Thousands of people have hiked the Great Burn cirque separating Pearl and Heart Lakes. Brian Christianson has skied it.
“It’s transcendent,” Christianson said of the Heart Lake Basin. “We didn’t want to leave. That wall above the lake looks like any sheer alpine wall you’ve ever imagined, with 20- to 30-foot snow cornices on the rims. In winter, you feel completely isolated.”
To earn those turns, Christianson and colleague Brian Chaszar broke trail for miles, logged thousands of feet of vertical ascent, and slept through some of the coldest nights of 2019’s arctic outbreak winter. While his skis got him there, it was his camera that sent him. This is Christianson’s second winter capturing Montana’s backcountry at its most pristine.
The Great Burn recommended wilderness area straddles the Montana-Idaho border south of Superior, forming the northern edge of the Bitterroot Mountains. Named for the historic 1910 forest fire that scorched 3 million acres, it packs more than 50 lakes, rugged peaks and twisting valleys into an area twice the size of Flathead Lake.

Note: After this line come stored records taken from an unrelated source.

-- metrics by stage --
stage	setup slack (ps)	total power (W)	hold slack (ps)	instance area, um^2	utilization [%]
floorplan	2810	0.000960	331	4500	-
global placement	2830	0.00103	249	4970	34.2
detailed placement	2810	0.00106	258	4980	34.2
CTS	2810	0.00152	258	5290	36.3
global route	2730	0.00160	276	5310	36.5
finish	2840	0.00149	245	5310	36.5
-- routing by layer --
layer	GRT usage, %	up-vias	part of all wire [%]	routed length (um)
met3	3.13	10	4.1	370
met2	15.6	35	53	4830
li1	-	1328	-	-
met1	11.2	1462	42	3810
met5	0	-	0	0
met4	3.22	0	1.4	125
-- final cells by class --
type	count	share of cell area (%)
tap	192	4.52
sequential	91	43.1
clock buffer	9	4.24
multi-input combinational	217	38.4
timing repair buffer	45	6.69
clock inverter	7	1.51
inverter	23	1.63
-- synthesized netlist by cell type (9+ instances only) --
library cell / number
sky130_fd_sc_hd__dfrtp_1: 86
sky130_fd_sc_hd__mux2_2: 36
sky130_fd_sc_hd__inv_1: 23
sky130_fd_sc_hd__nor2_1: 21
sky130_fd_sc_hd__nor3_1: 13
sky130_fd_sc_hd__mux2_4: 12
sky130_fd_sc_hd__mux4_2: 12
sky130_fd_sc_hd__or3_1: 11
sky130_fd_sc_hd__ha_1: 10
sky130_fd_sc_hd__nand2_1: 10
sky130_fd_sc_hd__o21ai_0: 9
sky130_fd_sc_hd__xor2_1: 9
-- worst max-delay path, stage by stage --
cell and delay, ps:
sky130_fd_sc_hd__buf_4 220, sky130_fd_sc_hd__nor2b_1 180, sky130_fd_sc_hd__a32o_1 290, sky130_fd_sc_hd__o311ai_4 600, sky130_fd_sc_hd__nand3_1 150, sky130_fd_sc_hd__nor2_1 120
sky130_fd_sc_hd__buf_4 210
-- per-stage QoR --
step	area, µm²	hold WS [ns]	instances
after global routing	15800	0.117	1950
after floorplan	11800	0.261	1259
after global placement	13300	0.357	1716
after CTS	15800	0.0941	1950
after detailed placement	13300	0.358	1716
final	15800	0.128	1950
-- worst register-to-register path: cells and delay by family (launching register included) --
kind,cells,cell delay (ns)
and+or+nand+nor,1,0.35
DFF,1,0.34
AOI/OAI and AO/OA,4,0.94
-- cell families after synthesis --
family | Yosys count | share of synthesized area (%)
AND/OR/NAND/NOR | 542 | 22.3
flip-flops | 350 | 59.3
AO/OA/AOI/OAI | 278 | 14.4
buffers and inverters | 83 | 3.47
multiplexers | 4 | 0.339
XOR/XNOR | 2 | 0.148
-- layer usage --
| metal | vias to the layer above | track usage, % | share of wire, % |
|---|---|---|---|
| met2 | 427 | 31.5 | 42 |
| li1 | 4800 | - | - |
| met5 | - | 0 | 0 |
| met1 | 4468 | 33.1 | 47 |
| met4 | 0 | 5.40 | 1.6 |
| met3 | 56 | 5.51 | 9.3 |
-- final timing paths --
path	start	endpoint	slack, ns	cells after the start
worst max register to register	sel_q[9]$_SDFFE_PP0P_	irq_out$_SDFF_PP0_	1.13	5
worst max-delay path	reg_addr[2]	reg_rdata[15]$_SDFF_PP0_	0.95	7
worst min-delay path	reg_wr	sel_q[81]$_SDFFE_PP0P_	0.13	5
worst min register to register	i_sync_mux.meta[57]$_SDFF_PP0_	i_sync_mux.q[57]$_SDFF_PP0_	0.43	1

Christianson has so far made two ski trips into the Great Burn, with several more planned. He canceled several as this winter’s fickle weather made conditions too dangerous, opaque or sloppy to attempt.
The first trip in early February aimed for the Cache Creek drainage in the central part of the Great Burn. January had been unseasonably warm, and Christianson spent the first 48 hours either traveling in the rain or hunkered in his tent with colleague Nick Littman.
“The snow was rotten,” Christianson said. “Our steps kept collapsing underneath us. Then on the last day, that first arctic outbreak started. We were 1 mile from the car and the rain turned to snow. We drove out in my little Subaru Forester in a full blizzard. One or two hours later and we probably wouldn’t have been able to get out.”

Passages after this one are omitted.